本ランキングは、総人口に占める外国人住民の割合(%)を都道府県別に1980年から国勢調査ベースで収録したものです。

データから読み取れる傾向

最新年の首位は東京(3.44%)だが、このランキングの特徴は2位以下に愛知(3.07%)・群馬(2.76%)・三重・岐阜と、大都市以外の製造業集積県が並ぶことだ。これらの県には自動車・電機などの工場が多く、技能実習生や日系人労働者を受け入れてきた歴史がある。群馬の大泉町のように、特定の市町村に外国人コミュニティが形成された例も知られる。

1980年時点の首位は大阪(1.99%)で、当時は在日コリアンの集住が外国人人口の中心だった。それが平成以降、製造業の労働力需要を背景に中部・北関東へと地図が描き替えられた。最下位は秋田(0.38%)・青森・岩手で、東北は一貫して低い。編集部としては、この40年の順位変動は、日本の外国人受け入れが『歴史的な集住』から『労働力としての受け入れ』へと性格を変えてきた過程をそのまま映していると考えている。

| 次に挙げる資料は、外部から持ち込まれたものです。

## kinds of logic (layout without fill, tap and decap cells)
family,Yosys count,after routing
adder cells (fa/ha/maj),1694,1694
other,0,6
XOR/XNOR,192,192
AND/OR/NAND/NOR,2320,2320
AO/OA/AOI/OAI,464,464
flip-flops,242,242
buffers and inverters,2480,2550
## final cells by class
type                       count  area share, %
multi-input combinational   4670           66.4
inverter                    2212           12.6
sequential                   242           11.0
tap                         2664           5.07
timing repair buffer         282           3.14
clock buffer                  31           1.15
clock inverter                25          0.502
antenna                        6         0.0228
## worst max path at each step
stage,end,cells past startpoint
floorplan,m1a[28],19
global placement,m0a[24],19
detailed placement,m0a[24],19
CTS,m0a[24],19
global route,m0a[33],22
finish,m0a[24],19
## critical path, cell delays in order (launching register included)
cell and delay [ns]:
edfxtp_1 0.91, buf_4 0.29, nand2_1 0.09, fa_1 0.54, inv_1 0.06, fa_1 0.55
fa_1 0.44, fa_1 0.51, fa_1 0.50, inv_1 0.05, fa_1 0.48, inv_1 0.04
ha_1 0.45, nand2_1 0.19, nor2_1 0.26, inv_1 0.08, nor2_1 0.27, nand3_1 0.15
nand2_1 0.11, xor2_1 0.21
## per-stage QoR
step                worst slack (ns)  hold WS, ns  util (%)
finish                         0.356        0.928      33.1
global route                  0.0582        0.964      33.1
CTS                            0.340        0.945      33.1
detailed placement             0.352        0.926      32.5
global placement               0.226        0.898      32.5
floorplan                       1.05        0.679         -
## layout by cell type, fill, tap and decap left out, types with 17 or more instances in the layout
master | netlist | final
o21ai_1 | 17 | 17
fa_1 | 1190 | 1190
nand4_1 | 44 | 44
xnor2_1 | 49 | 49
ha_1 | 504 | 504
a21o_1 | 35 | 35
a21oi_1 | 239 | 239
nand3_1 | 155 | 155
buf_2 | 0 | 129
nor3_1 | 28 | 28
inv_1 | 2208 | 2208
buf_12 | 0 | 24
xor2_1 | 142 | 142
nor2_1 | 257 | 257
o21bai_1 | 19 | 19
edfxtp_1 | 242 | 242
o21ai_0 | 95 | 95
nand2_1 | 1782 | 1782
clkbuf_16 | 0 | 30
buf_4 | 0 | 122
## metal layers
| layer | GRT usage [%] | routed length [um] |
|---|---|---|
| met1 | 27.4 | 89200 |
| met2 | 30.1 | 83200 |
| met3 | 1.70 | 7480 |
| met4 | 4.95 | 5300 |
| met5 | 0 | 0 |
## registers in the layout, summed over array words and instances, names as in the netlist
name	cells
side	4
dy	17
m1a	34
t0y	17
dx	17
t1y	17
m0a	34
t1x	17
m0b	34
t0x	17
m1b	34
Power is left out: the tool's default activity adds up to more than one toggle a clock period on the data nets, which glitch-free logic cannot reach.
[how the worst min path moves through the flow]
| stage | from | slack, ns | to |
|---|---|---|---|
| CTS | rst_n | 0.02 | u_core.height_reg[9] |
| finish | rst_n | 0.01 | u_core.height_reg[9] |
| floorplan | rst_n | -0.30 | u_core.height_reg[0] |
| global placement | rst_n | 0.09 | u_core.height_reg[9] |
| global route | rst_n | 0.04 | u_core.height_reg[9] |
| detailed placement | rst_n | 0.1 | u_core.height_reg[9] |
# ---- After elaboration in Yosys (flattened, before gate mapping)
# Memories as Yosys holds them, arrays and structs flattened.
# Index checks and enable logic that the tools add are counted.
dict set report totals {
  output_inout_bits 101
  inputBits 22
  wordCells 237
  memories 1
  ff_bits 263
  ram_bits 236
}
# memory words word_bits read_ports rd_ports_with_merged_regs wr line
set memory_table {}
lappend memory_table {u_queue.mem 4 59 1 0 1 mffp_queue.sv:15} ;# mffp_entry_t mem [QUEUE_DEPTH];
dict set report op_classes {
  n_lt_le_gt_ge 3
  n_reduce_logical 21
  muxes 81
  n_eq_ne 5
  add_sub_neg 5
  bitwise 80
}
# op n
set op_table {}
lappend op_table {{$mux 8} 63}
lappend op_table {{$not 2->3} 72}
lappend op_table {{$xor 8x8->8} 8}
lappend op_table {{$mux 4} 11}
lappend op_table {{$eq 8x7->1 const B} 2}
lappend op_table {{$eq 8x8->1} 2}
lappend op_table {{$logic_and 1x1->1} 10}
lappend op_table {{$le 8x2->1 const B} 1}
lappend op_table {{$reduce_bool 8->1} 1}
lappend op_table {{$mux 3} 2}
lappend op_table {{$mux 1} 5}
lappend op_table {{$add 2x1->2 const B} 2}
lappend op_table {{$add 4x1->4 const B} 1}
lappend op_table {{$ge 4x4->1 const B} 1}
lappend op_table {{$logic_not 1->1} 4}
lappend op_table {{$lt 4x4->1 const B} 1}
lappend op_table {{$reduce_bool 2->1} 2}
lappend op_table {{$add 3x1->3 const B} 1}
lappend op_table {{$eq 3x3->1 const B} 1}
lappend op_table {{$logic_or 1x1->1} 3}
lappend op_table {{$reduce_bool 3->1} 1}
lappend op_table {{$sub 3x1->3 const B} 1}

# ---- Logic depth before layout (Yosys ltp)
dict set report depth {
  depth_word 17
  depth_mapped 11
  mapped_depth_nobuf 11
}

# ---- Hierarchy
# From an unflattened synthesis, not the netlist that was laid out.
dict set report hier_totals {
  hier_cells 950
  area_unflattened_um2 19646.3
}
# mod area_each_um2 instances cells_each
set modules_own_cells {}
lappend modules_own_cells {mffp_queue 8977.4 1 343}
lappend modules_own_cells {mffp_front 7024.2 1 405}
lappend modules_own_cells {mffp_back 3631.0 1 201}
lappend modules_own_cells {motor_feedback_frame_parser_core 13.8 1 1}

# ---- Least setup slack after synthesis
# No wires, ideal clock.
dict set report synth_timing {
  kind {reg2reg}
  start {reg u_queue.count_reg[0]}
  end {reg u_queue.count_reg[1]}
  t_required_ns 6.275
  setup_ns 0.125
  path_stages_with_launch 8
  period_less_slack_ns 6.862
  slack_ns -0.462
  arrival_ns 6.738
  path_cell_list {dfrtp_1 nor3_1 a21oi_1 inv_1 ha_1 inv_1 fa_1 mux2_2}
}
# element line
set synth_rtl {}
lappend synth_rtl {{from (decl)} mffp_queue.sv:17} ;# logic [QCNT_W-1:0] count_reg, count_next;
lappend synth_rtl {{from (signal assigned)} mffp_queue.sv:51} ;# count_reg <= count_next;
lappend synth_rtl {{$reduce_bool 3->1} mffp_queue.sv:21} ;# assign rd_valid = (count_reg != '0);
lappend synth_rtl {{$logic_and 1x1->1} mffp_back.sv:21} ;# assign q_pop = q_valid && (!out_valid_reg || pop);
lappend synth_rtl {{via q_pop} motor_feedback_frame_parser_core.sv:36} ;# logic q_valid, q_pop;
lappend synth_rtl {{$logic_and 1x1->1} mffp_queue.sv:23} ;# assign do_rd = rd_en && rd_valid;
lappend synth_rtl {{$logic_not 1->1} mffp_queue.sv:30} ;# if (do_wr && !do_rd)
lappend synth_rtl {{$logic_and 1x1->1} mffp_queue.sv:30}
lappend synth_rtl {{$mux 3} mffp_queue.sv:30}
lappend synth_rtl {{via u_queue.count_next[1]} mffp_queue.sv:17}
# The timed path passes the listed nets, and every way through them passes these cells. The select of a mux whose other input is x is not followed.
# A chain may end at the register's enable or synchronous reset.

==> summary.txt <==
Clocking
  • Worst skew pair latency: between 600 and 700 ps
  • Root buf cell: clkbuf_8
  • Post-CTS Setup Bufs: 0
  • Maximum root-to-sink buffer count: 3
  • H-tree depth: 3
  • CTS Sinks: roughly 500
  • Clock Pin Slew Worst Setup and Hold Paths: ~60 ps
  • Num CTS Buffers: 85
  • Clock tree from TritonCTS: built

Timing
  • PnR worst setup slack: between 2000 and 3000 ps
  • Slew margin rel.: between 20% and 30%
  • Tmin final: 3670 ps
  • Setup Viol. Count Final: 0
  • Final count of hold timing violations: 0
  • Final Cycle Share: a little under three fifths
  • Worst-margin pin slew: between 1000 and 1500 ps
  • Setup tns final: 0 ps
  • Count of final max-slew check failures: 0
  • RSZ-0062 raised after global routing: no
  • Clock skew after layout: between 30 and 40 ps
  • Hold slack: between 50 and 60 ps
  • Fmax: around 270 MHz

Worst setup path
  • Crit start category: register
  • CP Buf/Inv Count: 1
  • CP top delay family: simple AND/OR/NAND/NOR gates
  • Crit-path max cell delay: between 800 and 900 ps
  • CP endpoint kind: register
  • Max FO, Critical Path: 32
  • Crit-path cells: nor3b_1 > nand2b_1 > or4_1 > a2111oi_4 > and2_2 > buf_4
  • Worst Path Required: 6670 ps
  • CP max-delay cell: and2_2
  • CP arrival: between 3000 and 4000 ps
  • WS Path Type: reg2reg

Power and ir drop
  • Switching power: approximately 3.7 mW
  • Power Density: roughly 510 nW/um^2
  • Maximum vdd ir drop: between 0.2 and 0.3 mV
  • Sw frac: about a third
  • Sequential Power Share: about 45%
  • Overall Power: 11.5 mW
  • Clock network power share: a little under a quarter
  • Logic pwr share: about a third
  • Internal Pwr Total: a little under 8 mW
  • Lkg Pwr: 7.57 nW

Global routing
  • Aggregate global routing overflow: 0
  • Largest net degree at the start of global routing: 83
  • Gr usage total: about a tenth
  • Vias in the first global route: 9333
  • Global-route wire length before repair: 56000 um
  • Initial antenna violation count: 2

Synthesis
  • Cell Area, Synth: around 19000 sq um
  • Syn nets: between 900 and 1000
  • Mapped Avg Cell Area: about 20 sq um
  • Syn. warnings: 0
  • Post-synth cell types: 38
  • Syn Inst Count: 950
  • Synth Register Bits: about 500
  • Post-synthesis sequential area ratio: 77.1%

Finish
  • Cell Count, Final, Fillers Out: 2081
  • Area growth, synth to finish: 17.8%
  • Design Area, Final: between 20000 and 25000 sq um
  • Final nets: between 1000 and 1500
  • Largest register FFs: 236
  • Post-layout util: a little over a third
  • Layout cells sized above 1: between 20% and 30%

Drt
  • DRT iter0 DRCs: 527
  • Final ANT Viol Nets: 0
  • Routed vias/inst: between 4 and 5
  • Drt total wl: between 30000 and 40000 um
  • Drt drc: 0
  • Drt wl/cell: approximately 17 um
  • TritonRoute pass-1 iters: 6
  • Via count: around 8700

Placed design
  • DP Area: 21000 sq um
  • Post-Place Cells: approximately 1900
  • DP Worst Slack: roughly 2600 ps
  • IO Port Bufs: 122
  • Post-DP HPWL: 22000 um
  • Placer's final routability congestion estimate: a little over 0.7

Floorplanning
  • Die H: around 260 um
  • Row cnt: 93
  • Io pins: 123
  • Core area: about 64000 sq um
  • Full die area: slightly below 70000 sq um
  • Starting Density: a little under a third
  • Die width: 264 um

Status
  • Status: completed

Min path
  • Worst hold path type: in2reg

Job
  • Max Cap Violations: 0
## src/rtl/core/awb_pkg.sv

```systemverilog
// ----------------------------------------------------------------------------
// awb_pkg
// shared constants, types and helpers of the affine warp bilinear unit
// ----------------------------------------------------------------------------
package awb_pkg;

	localparam int MAX_WIDTH  = 256;
	localparam int MAX_HEIGHT = 256;
	localparam int CHANNELS   = 3;
	localparam int FRAC_BITS  = 16;

	localparam int COORD_W = 12;
	localparam int PIX_W   = 8;
	localparam int COEF_W  = 32;
	localparam int SIZE_W  = 9;

	localparam int X_BITS     = $clog2(MAX_WIDTH);
	localparam int Y_BITS     = $clog2(MAX_HEIGHT);
	localparam int NBANKS     = 4;
	localparam int BANK_AW    = (X_BITS - 1) + (Y_BITS - 1);
	localparam int BANK_DEPTH = 1 << BANK_AW;
	localparam int WORD_W     = CHANNELS * PIX_W;

	localparam int PROD_W  = COEF_W + COORD_W + 1;
	localparam int SUM_W   = PROD_W + 2;
	localparam int IDX_W   = SUM_W - FRAC_BITS;
	localparam int IDX1_W  = IDX_W + 1;
	localparam int FRAC1_W = FRAC_BITS + 1;
	localparam int WMUL_W  = 2 * FRAC1_W;
	localparam int WGT_W   = 2 * FRAC_BITS + 1;
	localparam int MAC_W   = WGT_W + PIX_W;
	localparam int ACC_W   = MAC_W + 2;
	localparam int BLEND_W = ACC_W - 2 * FRAC_BITS;

	localparam logic [FRAC1_W-1:0] ONE_FRAC = FRAC1_W'(1) << FRAC_BITS;
	localparam logic [PIX_W-1:0]   PIX_MAX  = '1;

	// command codes
	localparam logic CMD_LOAD = 1'b0;
	localparam logic CMD_WARP = 1'b1;

	// register indexes
	localparam int REG_IDX_W = 3;
	localparam logic [REG_IDX_W-1:0] REG_COEF_XX    = 3'd0;
	localparam logic [REG_IDX_W-1:0] REG_COEF_XY    = 3'd1;
	localparam logic [REG_IDX_W-1:0] REG_OFFSET_X   = 3'd2;
	localparam logic [REG_IDX_W-1:0] REG_COEF_YX    = 3'd3;
	localparam logic [REG_IDX_W-1:0] REG_COEF_YY    = 3'd4;
	localparam logic [REG_IDX_W-1:0] REG_OFFSET_Y   = 3'd5;
	localparam logic [REG_IDX_W-1:0] REG_SRC_WIDTH  = 3'd6;
	localparam logic [REG_IDX_W-1:0] REG_SRC_HEIGHT = 3'd7;

	typedef struct packed {
		logic signed [COEF_W-1:0] coef_xx;
		logic signed [COEF_W-1:0] coef_xy;
		logic signed [COEF_W-1:0] offset_x;
		logic signed [COEF_W-1:0] coef_yx;
		logic signed [COEF_W-1:0] coef_yy;
		logic signed [COEF_W-1:0] offset_y;
		logic [SIZE_W-1:0]        src_width;
		logic [SIZE_W-1:0]        src_height;
	} cfg_t;

	// mapped item leaving the coordinate pipeline; loads use x0/y0 as the store position
	typedef struct packed {
		logic                 vld;
		logic                 warp;
		logic                 ld_ok;
		logic [X_BITS-1:0]    x0;
		logic [X_BITS-1:0]    x1;
		logic [Y_BITS-1:0]    y0;
		logic [Y_BITS-1:0]    y1;
		logic [FRAC_BITS-1:0] fx;
		logic [FRAC_BITS-1:0] fy;
		logic [WORD_W-1:0]    pix;
	} map_t;

	function automatic logic [X_BITS-1:0] lim_x(input logic [SIZE_W-1:0] s);
		logic [X_BITS-1:0] r;
		if (s == '0)
			r = '0;
		else if (s > SIZE_W'(MAX_WIDTH))
			r = X_BITS'(MAX_WIDTH - 1);
		else
			r = X_BITS'(s - SIZE_W'(1));
		return r;
	endfunction

	function automatic logic [Y_BITS-1:0] lim_y(input logic [SIZE_W-1:0] s);
		logic [Y_BITS-1:0] r;
		if (s == '0)
			r = '0;
		else if (s > SIZE_W'(MAX_HEIGHT))
			r = Y_BITS'(MAX_HEIGHT - 1);
		else
			r = Y_BITS'(s - SIZE_W'(1));
		return r;
	endfunction

	function automatic logic [X_BITS-1:0] clamp_x(input logic signed [IDX1_W-1:0] v,
		input logic [X_BITS-1:0] lim);
		logic [X_BITS-1:0] r;
		if (v < 0)
			r = '0;
		else if (v > $signed({{(IDX1_W - X_BITS){1'b0}}, lim}))
			r = lim;
		else
			r = v[X_BITS-1:0];
		return r;
	endfunction

	function automatic logic [Y_BITS-1:0] clamp_y(input logic signed [IDX1_W-1:0] v,
		input logic [Y_BITS-1:0] lim);
		logic [Y_BITS-1:0] r;
		if (v < 0)
			r = '0;
		else if (v > $signed({{(IDX1_W - Y_BITS){1'b0}}, lim}))
			r = lim;
		else
			r = v[Y_BITS-1:0];
		return r;
	endfunction

endpackage

```

## src/rtl/core/awb_lane.sv

```systemverilog
// ----------------------------------------------------------------------------
// awb_lane
// one color channel: four weighted neighbor products and their sum
// ----------------------------------------------------------------------------
module awb_lane (
	input  logic                          clk,
	input  logic [awb_pkg::PIX_W-1:0]     pix [awb_pkg::NBANKS],
	input  logic [awb_pkg::WGT_W-1:0]     wgt [awb_pkg::NBANKS],
	output logic [awb_pkg::BLEND_W-1:0]   blend
);

	import awb_pkg::*;

	logic [MAC_W-1:0] prod_s5 [NBANKS];
	logic [ACC_W-1:0] acc;

	always_ff @(posedge clk) begin
		for (int k = 0; k < NBANKS; k++)
			prod_s5[k] <= MAC_W'(pix[k]) * MAC_W'(wgt[k]);
	end

	always_comb begin
		acc = '0;
		for (int k = 0; k < NBANKS; k++)
			acc = acc + ACC_W'(prod_s5[k]);
		blend = acc[ACC_W-1:2*FRAC_BITS];
	end

endmodule

```

## config.mk

```make
export PLATFORM = sky130hd
export DESIGN_NAME = awb_lane
export DESIGN_NICKNAME = d
export VERILOG_FILES = /design/src/rtl/core/awb_pkg.sv /design/src/rtl/core/awb_lane.sv
export SDC_FILE = /design/constraint.sdc
export NUM_CORES = 2
export LEC_CHECK = 0
export CORE_UTILIZATION = 49
export CTS_CLUSTER_DIAMETER = 80
export CTS_CLUSTER_SIZE = 12
export DETAILED_ROUTE_END_ITERATION = 8
export DONT_BUFFER_PORTS = 1
export GPL_TIMING_DRIVEN = 1
export HOLD_SLACK_MARGIN = 0.06
export PLACE_DENSITY = 0.62
export SETUP_SLACK_MARGIN = 0.4
export SYNTH_ARGS = -nofsm -noshare
export SYNTH_HDL_FRONTEND = slang
export SYNTH_SLANG_ARGS = --single-unit
```

## constraint.sdc

```tcl
create_clock -name clk -period 8.1 [get_ports clk]
set_input_delay 0.81 -clock clk [delete_from_list [all_inputs] [get_ports clk]]
set_output_delay 0.81 -clock clk [all_outputs]
set_load 0.02 [all_outputs]
```

==> summary by stage <==
Outcome
The run finished with clean final reports.

Cells and area
In the final layout, the share of cells above drive strength 1 is 1.37%. The largest registers in the layout are prod_s5 (164). The net count of the finished layout is 5781. The count of cells in the finished layout, fillers not included, comes to 5588. The number of inserted filler cells in the final layout is 7855. The antenna cell count is 0.

The register with the most flip-flops in the layout has 164 of them. The register with the most flip-flops in the final layout is prod_s5. The area growth from synthesis to final layout is 3.43%. Leaving out fill and tap cells, the most frequent cell in the layout is inv_1. In the layout the commonest cells are 860 x inv_1, 785 x fa_1, 705 x and2_1.

Place
In this run, placement finished with an instance count of 5556. In this run the tool buffered the top-level ports with 0 buffer cells. Detailed placement ended at an HPWL of 82600 µm.

The routability congestion estimate is 0.912.

GRT
The number of global-route vias before repair came to 32286. The layer flagged by global routing as most heavily used is met2. The met1 usage in global routing is 31.3%. Global routing used 44.3% of the available met2 tracks. The initial antenna violation count came to 0. The first global-routing pass estimated 168000 µm of wire. In the global route stage, overall resource usage came out at 24.7%.

The maximum number of pins on one net before global-route repair is 34. The global-route met3 utilization is 2.87%. After global routing the overflow that remains totals 0.

Critical path
The type of the setup path with the least slack is reg2out. Tracing the worst setup path back leads to its startpoint at prod_s5[1][0]$_DFF_P_. Along the worst path, the maximum fanout reaches 5.

The worst path required time is 7290 ps. The sort of element at the start of the critical path is a register. At the worst endpoint, the arrival time is 6200 ps. The type of element capturing the critical path is an output port.

Yosys
The number of nets in the synthesized netlist is 5897. A synthesized cell averages 8.83 µm². The fraction of the yosys area taken by sequential cells is 8.05%. The netlist uses 81 different library cells. Yosys attributes the largest share of cell area to fa_1 39%, and2_1 11%, ha_1 10%. Synthesis produced 4621 cells.

The synthesized netlist occupies a cell area of 0.0408 mm². After synthesis the netlist holds a flip-flop and latch count of 164. The biggest area consumer among synthesized cells is fa_1. The async set or reset register ratio after synthesis is 0%. During synthesis, Yosys emitted a total of 0 warnings.

In this run, synthesis inferred 0 flip-flops with an integrated enable. The dominant synthesized flop cell is dfxtp_1. Of the post-synthesis cell area, the dominant cell type holds 38.5%.

Run
The max-capacitance violation count is 0.

STA
At the pin with the least slew margin, the transition time is 880 ps. The final clock period utilization by the worst path is 86.6%. In the final timing run, aggregate negative setup slack is 0 ps. The peak clock frequency supported by timing is 143 MHz.

The setup-violating endpoint count in the final report is 0. The count of final max-slew check failures was 0. The final hold violation count is 0. The clock period could shrink to 7010 ps.

In this run the tightest slew margin relative to its limit is 40.9%. Setup repair after global routing left no endpoint under its margin.

Clock tree
The clock net sink count is 164. The number of cells upsized or downsized after cts is 0. Clock-pin slew was measured on the worst setup and hold paths at 70 ps. The post-CTS setup-driven buffer insertion count is 0. Hold repair after CTS inserted 0 buffers. The TritonCTS clock tree is yes. The clock passes through at most 2 buffers. The clock tree root buffer cell is clkbuf_16. In this run, CTS created clock tree buffers numbering 17. CTS built an H-tree with a depth of 4.

Detailed routing
The first detailed-routing pass took 5 iterations. The post-detailed-route wirelength per cell is 17.9 µm. The sum of routed wire length over all layers is 99800 µm.

The number of nets with antenna violations after detailed routing is 0. In the routed design, unresolved DRC markers number 0. The violation count after the first detailed-route iteration is 1373. The via density per instance is 5.37.

The via count is 29992.

Worst hold path
The worst hold path begins at wgt[33]. The depth of the worst hold-timing path is 1. The type of the tightest min-delay check is in2reg.

Die
The number of placement rows is 105. For this design the top-level I/O count stands at 176. The initial utilization of the core area, before any placement, comes to 49.6%. The height of the chip is 291 µm. The die outline area is 0.0844 mm². The floorplan step set the die width to 291 µm.

The core box area is 0.0822 mm².
metal layers:
metal,vias to the layer above,wire (µm)
li1,14135,-
met1,15192,42700
met2,523,50700
met3,142,3700
met4,0,2600
met5,-,0
cells by family (layout without fill, tap and decap cells):
logic type | Yosys count | in the layout | synth area share (%)
xor gates and xnor gates | 184 | 184 | 3.95
adders and majority gates | 1111 | 1111 | 48.5
and+or+nand+nor | 1486 | 1486 | 19.2
AOI/OAI and AO/OA | 680 | 680 | 11.0
buffers and inverters | 995 | 892 | 9.22
muxes | 1 | 1 | 0.0245
DFF | 164 | 164 | 8.05
worst paths after layout:
| path | to | slack, ps |
|---|---|---|
| max | blend[4] | 1090 |
| min | prod_s5[2][0]$_DFF_P_ | 510 |
cells in the mapped netlist (23+ instances only):
library cell / n
nor2b_1: 31
nand2_1: 484
fa_1: 785
nor3_1: 23
o21a_1: 23
nor2_1: 93
ha_1: 326
o21ai_0: 98
nand3_1: 38
dfxtp_1: 164
xor2_1: 62
a21o_1: 146
a211oi_1: 28
o21bai_1: 31
a31oi_1: 24
a21oi_1: 210
and2_1: 705
nand4_1: 32
clkbuf_1: 129
inv_1: 860
xnor2_1: 122
area by class of cell:
class	instances	area (µm²)	area share, %
multi-input cells	3462	33700	80.0
clock buffers	19	443	1.05
well taps	1070	1340	3.17
inverters	860	3230	7.65
flip-flops and latches	164	3280	7.78
clock inverters	13	148	0.350
worst max-delay path: stages (launching register included):
cell and delay (ps):
dfxtp_1 310, ha_1 220, fa_1 400, a21oi_1 170, nand4b_1 160, a21oi_1 90
nand2b_1 170, and3_1 210, o21ai_0 250, nand2b_1 90, a21oi_1 170, xor2_1 340
fa_1 480, inv_1 60, ha_1 270, a21oi_1 150, o211ai_1 130, a2111oi_0 660
a2111oi_0 220, nor3_1 390, o21ai_0 220, xor2_1 600
per-stage QoR:
step	area (µm²)	hold WS [ps]	setup slack, ps	utilization, %
finish	42200	508	1090	51.3
global route	42200	505	712	51.3
CTS	42200	492	1130	51.3
detailed placement	41600	944	1670	50.6
global placement	41600	940	1730	50.6
floorplan	40800	932	2460	-
Power is left out: the tool's default activity adds up to more than one toggle a clock period on the data nets, which glitch-free logic cannot reach.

47都道府県の平均を国勢調査9回分で並べると、増え方が一定でないことがわかる。1980年0.39%、1985年0.40%とほとんど動かず、1990年に0.47%、1995年0.64%、2000年0.78%、2005年0.93%と上がったあと、2010年0.96%、2015年0.99%とふたたび足踏みする。そして2015年から2020年にかけて1.40%へ一気に跳ねた。制度と景気の変わり目が、5年刻みの点の間隔にそのまま刻まれている。

足踏みの中身を県別に見ると、動きの正体が見えてくる。2005年から2010年にかけて11県、2010年から2015年にかけては18県で割合が下がった。静岡は1.86%から1.64%・1.61%へ、三重は1.83%から1.77%・1.73%へ、岐阜も1.75%から1.74%へ下げている。いずれも製造業の集積する県で、工場の雇用が縮んだ時期に外国人住民の割合も下がった形だ。同じ時期に東京は1.97%から2.42%・2.80%へ上げ続けており、都市部と製造業県では動き方が逆になっている。

2015年から2020年にかけては、47都道府県のすべてで割合が上がった。9回の調査を通じて全県が同時に上がったのはこの1回だけである。倍率で最も大きいのは群馬の15.33倍(0.18%→2.76%、29位→3位)で、静岡9.88倍(22位→6位)が続く。増加幅では東京+2.66ポイント、群馬+2.58、愛知+2.24、静岡+2.13。順位でも栃木が33位から14位、茨城が30位から13位、埼玉が24位から9位へ上がった。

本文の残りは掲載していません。